Impact of Genetic Testing and Sex Differences among Patients with Familial Hypercholesterolemia: The Hokuriku-plus Familial Hypercholesterolemia Registry Study

We aimed to clarify the degree and factors associated with low-density lipoprotein (LDL)-cholesterol treatment target attainment among patients with heterozygous familial hypercholesterolemia (HeFH) using the Hokuriku-plus FH registry. The Hokuriku-plus FH registry (UMIN000038210) was a prospective, observational, multicenter cohort study that enrolled consecutive patients with FH who fulfilled the clinical criteria for FH in Japan from 37 participating hospitals, mostly in the Hokuriku region, from April 2020 to March 2024. This registry collects data on clinical parameters, including lipid levels, physical findings, genetic background, and clinical events. In total, 431 patients were enrolled, and the median followup period was 3.1 years. We assessed the degree and factors associated with LDL-cholesterol treatment target attainment among patients with HeFH using the Hokuriku-plus FH registry.

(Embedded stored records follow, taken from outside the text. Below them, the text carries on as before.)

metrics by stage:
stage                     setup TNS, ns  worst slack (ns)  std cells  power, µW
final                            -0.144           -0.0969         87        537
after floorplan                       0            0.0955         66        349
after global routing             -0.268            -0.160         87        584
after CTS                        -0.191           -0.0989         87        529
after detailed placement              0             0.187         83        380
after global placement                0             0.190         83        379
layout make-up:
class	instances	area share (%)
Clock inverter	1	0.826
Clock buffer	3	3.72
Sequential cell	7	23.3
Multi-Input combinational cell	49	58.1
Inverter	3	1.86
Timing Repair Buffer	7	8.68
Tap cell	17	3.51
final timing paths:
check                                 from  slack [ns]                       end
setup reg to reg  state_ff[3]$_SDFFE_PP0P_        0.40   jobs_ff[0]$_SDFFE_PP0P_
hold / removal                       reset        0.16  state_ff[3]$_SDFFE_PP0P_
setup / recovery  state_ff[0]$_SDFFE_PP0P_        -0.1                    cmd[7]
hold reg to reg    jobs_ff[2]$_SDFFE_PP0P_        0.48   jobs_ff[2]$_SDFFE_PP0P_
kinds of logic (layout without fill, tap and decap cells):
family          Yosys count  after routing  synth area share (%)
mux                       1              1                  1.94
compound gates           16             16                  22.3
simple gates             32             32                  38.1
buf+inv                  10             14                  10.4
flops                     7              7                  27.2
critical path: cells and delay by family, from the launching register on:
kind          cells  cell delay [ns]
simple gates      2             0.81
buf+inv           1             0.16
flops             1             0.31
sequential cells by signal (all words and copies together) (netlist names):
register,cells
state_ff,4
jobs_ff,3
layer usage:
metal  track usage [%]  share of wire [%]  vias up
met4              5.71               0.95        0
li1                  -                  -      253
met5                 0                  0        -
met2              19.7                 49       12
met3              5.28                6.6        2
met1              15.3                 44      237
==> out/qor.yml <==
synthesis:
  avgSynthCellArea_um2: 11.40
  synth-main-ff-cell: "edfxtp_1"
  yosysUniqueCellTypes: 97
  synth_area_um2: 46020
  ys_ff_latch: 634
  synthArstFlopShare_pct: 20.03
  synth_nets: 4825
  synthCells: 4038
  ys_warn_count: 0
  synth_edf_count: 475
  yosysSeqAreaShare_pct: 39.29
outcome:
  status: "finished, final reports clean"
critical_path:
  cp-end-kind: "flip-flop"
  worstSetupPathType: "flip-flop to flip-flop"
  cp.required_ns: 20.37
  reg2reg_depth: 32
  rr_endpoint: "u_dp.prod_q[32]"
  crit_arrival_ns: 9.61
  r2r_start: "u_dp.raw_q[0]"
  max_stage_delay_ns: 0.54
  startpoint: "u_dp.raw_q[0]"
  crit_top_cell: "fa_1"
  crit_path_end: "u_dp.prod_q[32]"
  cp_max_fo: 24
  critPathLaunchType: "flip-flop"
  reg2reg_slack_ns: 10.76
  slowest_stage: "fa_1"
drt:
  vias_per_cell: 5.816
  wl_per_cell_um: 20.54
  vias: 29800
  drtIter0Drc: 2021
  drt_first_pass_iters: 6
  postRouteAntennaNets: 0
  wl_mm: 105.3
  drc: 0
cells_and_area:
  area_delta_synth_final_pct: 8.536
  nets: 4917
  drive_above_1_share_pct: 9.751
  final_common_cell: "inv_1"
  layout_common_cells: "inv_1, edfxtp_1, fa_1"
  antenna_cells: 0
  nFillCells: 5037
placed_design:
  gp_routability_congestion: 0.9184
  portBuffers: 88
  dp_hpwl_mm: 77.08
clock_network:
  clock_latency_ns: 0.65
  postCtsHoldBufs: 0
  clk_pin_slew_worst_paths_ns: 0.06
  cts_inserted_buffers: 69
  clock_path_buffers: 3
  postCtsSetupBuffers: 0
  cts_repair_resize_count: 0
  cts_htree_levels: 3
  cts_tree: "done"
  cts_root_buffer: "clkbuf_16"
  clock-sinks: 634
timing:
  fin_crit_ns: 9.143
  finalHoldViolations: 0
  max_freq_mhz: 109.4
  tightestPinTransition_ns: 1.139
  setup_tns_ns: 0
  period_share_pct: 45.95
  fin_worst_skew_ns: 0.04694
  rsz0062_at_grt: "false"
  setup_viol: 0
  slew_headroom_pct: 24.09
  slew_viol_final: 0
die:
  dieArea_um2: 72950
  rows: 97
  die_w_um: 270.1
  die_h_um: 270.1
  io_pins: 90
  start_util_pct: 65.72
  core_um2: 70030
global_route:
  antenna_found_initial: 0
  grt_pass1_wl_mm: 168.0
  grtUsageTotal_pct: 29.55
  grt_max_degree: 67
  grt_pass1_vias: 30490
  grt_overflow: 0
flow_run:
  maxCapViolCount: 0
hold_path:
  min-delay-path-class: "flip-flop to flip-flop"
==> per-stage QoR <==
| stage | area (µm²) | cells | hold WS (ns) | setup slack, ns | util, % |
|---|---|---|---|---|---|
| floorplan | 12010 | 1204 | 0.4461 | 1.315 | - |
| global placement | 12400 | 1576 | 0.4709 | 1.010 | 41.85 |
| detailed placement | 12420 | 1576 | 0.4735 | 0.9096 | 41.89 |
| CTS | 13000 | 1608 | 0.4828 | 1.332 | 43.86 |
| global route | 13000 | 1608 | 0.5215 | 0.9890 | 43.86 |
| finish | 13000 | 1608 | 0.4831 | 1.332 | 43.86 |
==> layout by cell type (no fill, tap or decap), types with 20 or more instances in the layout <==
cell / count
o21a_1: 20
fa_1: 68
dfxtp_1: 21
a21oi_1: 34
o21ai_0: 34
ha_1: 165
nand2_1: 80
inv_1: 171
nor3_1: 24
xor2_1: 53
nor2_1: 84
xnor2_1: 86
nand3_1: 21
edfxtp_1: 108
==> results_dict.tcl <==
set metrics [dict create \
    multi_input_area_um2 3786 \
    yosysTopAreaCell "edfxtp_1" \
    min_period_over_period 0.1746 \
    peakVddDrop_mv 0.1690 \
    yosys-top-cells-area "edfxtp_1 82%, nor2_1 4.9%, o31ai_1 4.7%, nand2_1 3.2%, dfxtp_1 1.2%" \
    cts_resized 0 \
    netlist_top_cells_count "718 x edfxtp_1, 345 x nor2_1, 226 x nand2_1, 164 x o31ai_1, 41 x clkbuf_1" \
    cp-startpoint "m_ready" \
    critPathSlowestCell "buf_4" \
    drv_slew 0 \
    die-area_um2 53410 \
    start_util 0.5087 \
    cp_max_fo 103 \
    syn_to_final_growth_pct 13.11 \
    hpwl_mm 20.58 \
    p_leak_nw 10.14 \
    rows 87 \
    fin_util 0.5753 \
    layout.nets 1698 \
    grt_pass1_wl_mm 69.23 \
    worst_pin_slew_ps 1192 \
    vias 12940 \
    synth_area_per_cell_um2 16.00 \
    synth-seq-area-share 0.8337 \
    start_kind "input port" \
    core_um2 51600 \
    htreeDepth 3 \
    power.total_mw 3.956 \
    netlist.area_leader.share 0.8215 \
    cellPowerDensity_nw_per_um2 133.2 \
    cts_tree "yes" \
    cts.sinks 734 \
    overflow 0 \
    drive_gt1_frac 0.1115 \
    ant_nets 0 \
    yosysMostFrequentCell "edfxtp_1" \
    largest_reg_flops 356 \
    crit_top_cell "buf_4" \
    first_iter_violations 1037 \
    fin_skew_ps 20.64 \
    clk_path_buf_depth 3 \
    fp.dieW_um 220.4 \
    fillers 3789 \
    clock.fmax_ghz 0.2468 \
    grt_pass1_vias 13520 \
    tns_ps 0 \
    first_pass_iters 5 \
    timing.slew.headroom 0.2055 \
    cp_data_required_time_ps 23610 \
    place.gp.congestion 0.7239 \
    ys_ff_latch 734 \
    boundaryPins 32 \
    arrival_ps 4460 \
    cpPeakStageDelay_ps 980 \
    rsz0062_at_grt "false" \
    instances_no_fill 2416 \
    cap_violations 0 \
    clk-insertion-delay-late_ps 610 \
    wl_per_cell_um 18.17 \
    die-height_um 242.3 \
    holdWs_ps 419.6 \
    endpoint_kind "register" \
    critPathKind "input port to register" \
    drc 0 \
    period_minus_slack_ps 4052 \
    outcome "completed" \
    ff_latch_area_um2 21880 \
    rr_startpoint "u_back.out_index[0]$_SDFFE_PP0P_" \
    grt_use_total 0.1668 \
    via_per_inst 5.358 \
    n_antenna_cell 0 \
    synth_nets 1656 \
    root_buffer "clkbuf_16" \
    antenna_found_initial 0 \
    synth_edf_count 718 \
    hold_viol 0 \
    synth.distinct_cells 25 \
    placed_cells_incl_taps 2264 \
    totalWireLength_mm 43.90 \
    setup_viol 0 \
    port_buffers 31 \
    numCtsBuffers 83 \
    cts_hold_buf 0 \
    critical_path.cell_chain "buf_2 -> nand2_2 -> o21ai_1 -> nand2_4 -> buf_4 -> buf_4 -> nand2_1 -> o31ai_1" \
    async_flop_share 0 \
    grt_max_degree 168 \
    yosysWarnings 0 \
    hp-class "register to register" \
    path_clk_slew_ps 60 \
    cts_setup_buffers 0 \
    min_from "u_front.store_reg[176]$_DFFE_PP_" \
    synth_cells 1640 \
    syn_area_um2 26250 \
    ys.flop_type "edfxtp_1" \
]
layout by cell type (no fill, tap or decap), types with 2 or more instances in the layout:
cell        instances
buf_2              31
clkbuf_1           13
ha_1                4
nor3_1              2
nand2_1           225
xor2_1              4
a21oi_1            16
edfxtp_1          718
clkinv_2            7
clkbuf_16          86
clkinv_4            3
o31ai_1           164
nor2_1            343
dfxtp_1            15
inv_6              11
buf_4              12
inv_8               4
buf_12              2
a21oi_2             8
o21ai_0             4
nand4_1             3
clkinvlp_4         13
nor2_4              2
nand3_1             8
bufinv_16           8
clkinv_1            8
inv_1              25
`src/rtl/core/ect_pkg.sv`:
```
`timescale 1ns / 1ps
`default_nettype none
// ----------------------------------------------------------------------------
// ect_pkg
// shared types, sizes and codes of the event centroid tracker
// ----------------------------------------------------------------------------
package ect_pkg;

   // frame geometry
   localparam int unsigned FRAME_W = 512;
   localparam int unsigned FRAME_H = 256;

   // field widths fixed by the interface
   localparam int unsigned EVENT_W   = 32;
   localparam int unsigned COORD_W   = 14;
   localparam int unsigned X_LSB     = 16;
   localparam int unsigned Y_LSB     = 0;
   localparam int unsigned OFFSET_W  = 6;
   localparam int unsigned X_OUT_W   = 9;
   localparam int unsigned Y_OUT_W   = 8;
   localparam int unsigned ACT_OUT_W = 18;
   localparam int unsigned DROP_W    = 16;

   localparam logic [OFFSET_W-1:0] OFFSET_RESET = OFFSET_W'(14);
   localparam logic [DROP_W-1:0]   DROP_MAX     = {DROP_W{1'b1}};

   // command codes
   localparam logic CMD_EVENT = 1'b0;
   localparam logic CMD_END   = 1'b1;

   // derived sizes
   localparam int unsigned COL_W     = $clog2(FRAME_W);
   localparam int unsigned ROW_W     = $clog2(FRAME_H);
   localparam int unsigned FULL_W    = COORD_W + 1;
   localparam int unsigned MAP_BITS  = FRAME_W * FRAME_H;
   localparam int unsigned MAP_IDX_W = $clog2(MAP_BITS);
   localparam int unsigned CNT_W     = $clog2(MAP_BITS + 1);
   localparam int unsigned SUM_COL_W = COL_W + MAP_IDX_W;
   localparam int unsigned SUM_ROW_W = ROW_W + MAP_IDX_W;

   // occupancy map organized as words
   localparam int unsigned MAP_WORD_W = 64;
   localparam int unsigned WORD_SEL_W = $clog2(MAP_WORD_W);
   localparam int unsigned MAP_WORDS  = (MAP_BITS + MAP_WORD_W - 1) / MAP_WORD_W;
   localparam int unsigned MAP_ADDR_W = MAP_IDX_W - WORD_SEL_W;

   // divider sizes
   localparam int unsigned DIV_Q_W = (COL_W > ROW_W) ? COL_W : ROW_W;
   localparam int unsigned DIV_N_W = (SUM_COL_W > SUM_ROW_W) ? SUM_COL_W : SUM_ROW_W;
   localparam int unsigned DIV_W   = (DIV_N_W > CNT_W + DIV_Q_W) ? DIV_N_W : CNT_W + DIV_Q_W;
   localparam int unsigned DIV_STEP_W = $clog2(DIV_Q_W + 1);

   // front to back queue
   localparam int unsigned QUEUE_DEPTH = 2;
   localparam int unsigned Q_PTR_W     = (QUEUE_DEPTH > 1) ? $clog2(QUEUE_DEPTH) : 1;
   localparam int unsigned Q_CNT_W     = $clog2(QUEUE_DEPTH + 1);

   typedef enum logic [1:0] {
      OP_HIT,
      OP_DROP,
      OP_END
   } op_kind_type;

   typedef struct packed {
      op_kind_type                 kind;
      logic [MAP_ADDR_W-1:0]       addr;
      logic [WORD_SEL_W-1:0]       bit_sel;
      logic [COL_W-1:0]            col;
      logic [ROW_W-1:0]            row;
   } op_type;

   typedef struct packed {
      logic   valid;
      op_type op;
   } q_head_type;

endpackage
`default_nettype wire

```
`src/rtl/core/ect_front.sv`:
```
`timescale 1ns / 1ps
`default_nettype none
// ----------------------------------------------------------------------------
// ect_front
// offset register, event decode and classification, short op queue
// ----------------------------------------------------------------------------
module ect_front (
   input  wire logic                           clock,
   input  wire logic                           reset,
   input  wire logic                           csr_write,
   input  wire logic [ect_pkg::OFFSET_W-1:0]   csr_wdata,
   input  wire logic                           req_push,
   input  wire logic                           req_command,
   input  wire logic [ect_pkg::EVENT_W-1:0]    req_event_word,
   output logic                                req_full,
   input  wire logic                           init_busy,
   input  wire logic                           q_pop,
   output ect_pkg::q_head_type                 q_head
);

   logic [ect_pkg::OFFSET_W-1:0]  offset_ff;
   logic [ect_pkg::FULL_W-1:0]    col_full;
   logic [ect_pkg::FULL_W-1:0]    row_full;
   logic                          in_frame;
   logic [ect_pkg::MAP_IDX_W-1:0] map_idx;
   ect_pkg::op_type               new_op;
   logic                          push_ok;

   ect_pkg::op_type               entries_ff [ect_pkg::QUEUE_DEPTH];
   logic [ect_pkg::Q_PTR_W-1:0]   wr_ptr_ff, wr_ptr_in;
   logic [ect_pkg::Q_PTR_W-1:0]   rd_ptr_ff, rd_ptr_in;
   logic [ect_pkg::Q_CNT_W-1:0]   count_ff, count_in;

   function automatic logic [ect_pkg::Q_PTR_W-1:0] next_ptr(
      input logic [ect_pkg::Q_PTR_W-1:0] ptr
   );
      logic [ect_pkg::Q_PTR_W-1:0] nxt;
      if (ptr == ect_pkg::Q_PTR_W'(ect_pkg::QUEUE_DEPTH - 1)) begin
         nxt = '0;
      end else begin
         nxt = ptr + ect_pkg::Q_PTR_W'(1);
      end
      return nxt;
   endfunction

   // decode and offset
   always_comb begin
      col_full = ect_pkg::FULL_W'(req_event_word[ect_pkg::X_LSB +: ect_pkg::COORD_W])
               + ect_pkg::FULL_W'(offset_ff);
      row_full = ect_pkg::FULL_W'(req_event_word[ect_pkg::Y_LSB +: ect_pkg::COORD_W])
               + ect_pkg::FULL_W'(offset_ff);
      in_frame = (col_full < ect_pkg::FULL_W'(ect_pkg::FRAME_W))
              && (row_full < ect_pkg::FULL_W'(ect_pkg::FRAME_H));
      map_idx  = ect_pkg::MAP_IDX_W'(row_full[ect_pkg::ROW_W-1:0])
               * ect_pkg::MAP_IDX_W'(ect_pkg::FRAME_W)
               + ect_pkg::MAP_IDX_W'(col_full[ect_pkg::COL_W-1:0]);

      new_op.addr    = map_idx[ect_pkg::MAP_IDX_W-1:ect_pkg::WORD_SEL_W];
      new_op.bit_sel = map_idx[ect_pkg::WORD_SEL_W-1:0];
      new_op.col     = col_full[ect_pkg::COL_W-1:0];
      new_op.row     = row_full[ect_pkg::ROW_W-1:0];
      if (req_command == ect_pkg::CMD_END) begin
         new_op.kind = ect_pkg::OP_END;
      end else if (in_frame) begin
         new_op.kind = ect_pkg::OP_HIT;
      end else begin
         new_op.kind = ect_pkg::OP_DROP;
      end
   end

   // queue control
   assign req_full = (count_ff == ect_pkg::Q_CNT_W'(ect_pkg::QUEUE_DEPTH)) || init_busy;
   assign push_ok  = req_push && !req_full;

   always_comb begin
      wr_ptr_in = push_ok ? next_ptr(wr_ptr_ff) : wr_ptr_ff;
      rd_ptr_in = q_pop ? next_ptr(rd_ptr_ff) : rd_ptr_ff;
      count_in  = count_ff + ect_pkg::Q_CNT_W'(push_ok) - ect_pkg::Q_CNT_W'(q_pop);
   end

   always_ff @(posedge clock) begin
      if (reset) begin
         offset_ff <= ect_pkg::OFFSET_RESET;
         wr_ptr_ff <= '0;
         rd_ptr_ff <= '0;
         count_ff  <= '0;
      end else begin
         if (csr_write) begin
            offset_ff <= csr_wdata;
         end
         wr_ptr_ff <= wr_ptr_in;
         rd_ptr_ff <= rd_ptr_in;
         count_ff  <= count_in;
      end
      if (push_ok) begin
         entries_ff[wr_ptr_ff] <= new_op;
      end
   end

   assign q_head.valid = (count_ff != '0);
   assign q_head.op    = entries_ff[rd_ptr_ff];

   a_count_bound : assert property (@(posedge clock) disable iff (reset)
      count_ff <= ect_pkg::Q_CNT_W'(ect_pkg::QUEUE_DEPTH))
      else $error("op queue count beyond depth");

   a_pop_nonempty : assert property (@(posedge clock) disable iff (reset)
      q_pop |-> count_ff != '0)
      else $error("op queue popped while empty");

endmodule
`default_nettype wire

```
===== src/hw/rtl/tmfs_ctrl.sv =====
// ----------------------------------------------------------------------------
// tmfs_ctrl
// Sequencer: load jobs, run the branch-and-bound walk, emit the best order.
// ----------------------------------------------------------------------------
module tmfs_ctrl (
  input  logic              clk,
  input  logic              rst,
  input  logic              s_tvalid,
  output logic              s_tready,
  input  logic              s_tlast,
  output logic              m_tvalid,
  input  logic              m_tready,
  input  tmfs_pkg::status_t status,
  output tmfs_pkg::cmd_t    cmd
);
  import tmfs_pkg::*;

  localparam logic [1:0] ST_LOAD = 2'd0;
  localparam logic [1:0] ST_INIT = 2'd1;
  localparam logic [1:0] ST_SCAN = 2'd2;
  localparam logic [1:0] ST_EMIT = 2'd3;

  logic [1:0] state;
  logic [1:0] state_next;

  always_ff @(posedge clk) begin
    if (rst) begin
      state <= ST_LOAD;
    end else begin
      state <= state_next;
    end
  end

  always_comb begin
    state_next = state;
    cmd.op     = OP_NONE;
    s_tready   = 1'b0;
    m_tvalid   = 1'b0;
    unique case (state)
      ST_LOAD: begin
        s_tready = 1'b1;
        if (s_tvalid) begin
          cmd.op = OP_LOAD;
          if (s_tlast) state_next = ST_INIT;
        end
      end
      ST_INIT: begin
        cmd.op     = OP_INIT;
        state_next = ST_SCAN;
      end
      ST_SCAN: begin
        if (status.at_leaf) begin
          cmd.op = OP_LEAF;
        end else if (status.cursor_end) begin
          if (status.depth_zero) state_next = ST_EMIT;
          else cmd.op = OP_POP;
        end else if (status.cand_take) begin
          cmd.op = OP_PUSH;
        end else begin
          cmd.op = OP_SKIP;
        end
      end
      ST_EMIT: begin
        m_tvalid = 1'b1;
        if (m_tready) begin
          if (status.emit_last) begin
            cmd.op     = OP_CLEAR;
            state_next = ST_LOAD;
          end else begin
            cmd.op = OP_NEXT;
          end
        end
      end
      default: state_next = ST_LOAD;
    endcase
  end

endmodule


===== src/hw/rtl/tmfs_datapath.sv =====
// ----------------------------------------------------------------------------
// tmfs_datapath
// Job stores, choice and finish-time stacks, used mask, best order.
// ----------------------------------------------------------------------------
module tmfs_datapath #(
  parameter int MAX_JOBS  = tmfs_pkg::MAX_JOBS_DEF,
  parameter int TIME_BITS = tmfs_pkg::TIME_BITS_DEF
) (
  input  logic                            clk,
  input  logic                            rst,
  input  tmfs_pkg::cmd_t                  cmd,
  output tmfs_pkg::status_t               status,
  input  logic [tmfs_pkg::IN_TIME_W-1:0]  fill_time,
  input  logic [tmfs_pkg::IN_TIME_W-1:0]  cork_time,
  output logic [tmfs_pkg::JOB_ID_W-1:0]   job_id,
  output logic [tmfs_pkg::MAKESPAN_W-1:0] makespan,
  output logic                            last_place
);
  import tmfs_pkg::*;

  localparam int IDX_BITS = (MAX_JOBS > 1) ? $clog2(MAX_JOBS) : 1;
  localparam int CNT_BITS = $clog2(MAX_JOBS + 1);
  localparam int FIN_BITS = TIME_BITS + $clog2(2 * MAX_JOBS);
  localparam int CMP_BITS = (FIN_BITS > MAKESPAN_W) ? FIN_BITS : MAKESPAN_W;

  logic [TIME_BITS-1:0] fill_store [MAX_JOBS];
  logic [TIME_BITS-1:0] cork_store [MAX_JOBS];
  logic [IDX_BITS-1:0]  choice     [MAX_JOBS];
  logic [IDX_BITS-1:0]  best_order [MAX_JOBS];
  logic [FIN_BITS-1:0]  ff_stack   [MAX_JOBS + 1];
  logic [FIN_BITS-1:0]  cf_stack   [MAX_JOBS + 1];

  logic [CNT_BITS-1:0] count;
  logic [CNT_BITS-1:0] depth;
  logic [CNT_BITS-1:0] cursor;
  logic [CNT_BITS-1:0] emit_k;
  logic [MAX_JOBS-1:0] used;
  logic [FIN_BITS-1:0] best;
  logic                found;

  logic [IDX_BITS-1:0] idx;
  logic [CNT_BITS-1:0] depth_m1;
  logic [IDX_BITS-1:0] back_idx;
  logic [FIN_BITS-1:0] ff_top;
  logic [FIN_BITS-1:0] cf_top;
  logic [FIN_BITS-1:0] ff_cand;
  logic [FIN_BITS-1:0] cf_start;
  logic [FIN_BITS-1:0] cf_cand;
  logic [CMP_BITS-1:0] best_ext;
  logic                leaf_better;

  assign idx      = cursor[IDX_BITS-1:0];
  assign depth_m1 = depth - CNT_BITS'(1);
  assign back_idx = choice[depth_m1[IDX_BITS-1:0]];
  assign ff_top   = ff_stack[depth];
  assign cf_top   = cf_stack[depth];
  assign ff_cand  = ff_top + FIN_BITS'(fill_store[idx]);
  assign cf_start = (ff_cand > cf_top) ? ff_cand : cf_top;
  assign cf_cand  = cf_start + FIN_BITS'(cork_store[idx]);
  assign leaf_better = !found || (cf_top < best);

  assign status.at_leaf    = (depth >= count);
  assign status.cursor_end = (cursor >= count);
  assign status.depth_zero = (depth == '0);
  assign status.cand_take  = !used[idx] && (!found || (cf_cand < best));
  assign status.emit_last  = (emit_k == depth_m1) || (emit_k == count - CNT_BITS'(1));

  assign best_ext   = CMP_BITS'(best);
  assign job_id     = JOB_ID_W'(best_order[emit_k[IDX_BITS-1:0]]) + JOB_ID_W'(1);
  assign makespan   = (best_ext > CMP_BITS'(MAKESPAN_MAX)) ? MAKESPAN_W'(MAKESPAN_MAX)
                                                           : MAKESPAN_W'(best_ext);
  assign last_place = (emit_k == count - CNT_BITS'(1));

  always_ff @(posedge clk) begin
    if (cmd.op == OP_LOAD && count < CNT_BITS'(MAX_JOBS)) begin
      fill_store[count[IDX_BITS-1:0]] <= TIME_BITS'(fill_time);
      cork_store[count[IDX_BITS-1:0]] <= TIME_BITS'(cork_time);
    end
    if (cmd.op == OP_INIT) begin
      ff_stack[0] <= '0;
      cf_stack[0] <= '0;
    end
    if (cmd.op == OP_PUSH) begin
      choice[depth[IDX_BITS-1:0]] <= idx;
      ff_stack[depth + CNT_BITS'(1)] <= ff_cand;
      cf_stack[depth + CNT_BITS'(1)] <= cf_cand;
    end
    if (cmd.op == OP_LEAF && leaf_better) begin
      best_order <= choice;
    end
  end

  always_ff @(posedge clk) begin
    if (rst) begin
      count  <= '0;
      depth  <= '0;
      cursor <= '0;
      emit_k <= '0;
      used   <= '0;
      best   <= '0;
      found  <= 1'b0;
    end else begin
      case (cmd.op) inside
        OP_LOAD: begin
          if (count < CNT_BITS'(MAX_JOBS)) count <= count + CNT_BITS'(1);
        end
        OP_INIT: begin
          depth  <= '0;
          cursor <= '0;
          emit_k <= '0;
          used   <= '0;
          best   <= '0;
          found  <= 1'b0;
        end
        OP_SKIP: cursor <= cursor + CNT_BITS'(1);
        OP_PUSH: begin
          used[idx] <= 1'b1;
          depth     <= depth + CNT_BITS'(1);
          cursor    <= '0;
        end
        OP_LEAF, OP_POP: begin
          if (cmd.op == OP_LEAF && leaf_better) begin
            found <= 1'b1;
            best  <= cf_top;
          end
          depth          <= depth_m1;
          cursor         <= CNT_BITS'(back_idx) + CNT_BITS'(1);
          used[back_idx] <= 1'b0;
        end
        OP_NEXT: emit_k <= emit_k + CNT_BITS'(1);
        OP_CLEAR: begin
          count  <= '0;
          depth  <= '0;
          cursor <= '0;
          emit_k <= '0;
          used   <= '0;
          best   <= '0;
          found  <= 1'b0;
        end
        default: ;
      endcase
    end
  end

  a_depth_bound: assert property (@(posedge clk) disable iff (rst)
    depth <= count) else $error("search depth beyond job count");

  a_mask_depth: assert property (@(posedge clk) disable iff (rst)
    $countones(used) == int'(depth)) else $error("used mask out of step with depth");

  a_push_depth: assert property (@(posedge clk) disable iff (rst)
    cmd.op == OP_PUSH |=> depth == $past(depth) + CNT_BITS'(1))
    else $error("push did not advance depth");

endmodule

Among the 431 patients, sufficient data were collected from 386 patients. Logistic regression analysis revealed that male sex (odds ratio [OR] = 2.16, 95% confidence interval [CI]: 1.14-3.18, p＜0.001) and genetic testing (OR = 1.68, 95% CI: 1.10-2.26, p＜0.001) were significantly associated with LDL-cholesterol treatment target attainment. In fact, female patients were less likely to attain LDL-cholesterol treatment target than male patients (24.0% vs. 38.1%, p＜0.001), and patients who did not undergo genetic testing were less likely to attain LDL-cholesterol treatment target than those who underwent genetic testing (24.5% vs. 37.1%, p＜0.001). Sex bias and masked genetic status are significant barriers to the clinical management of patients with HeFH.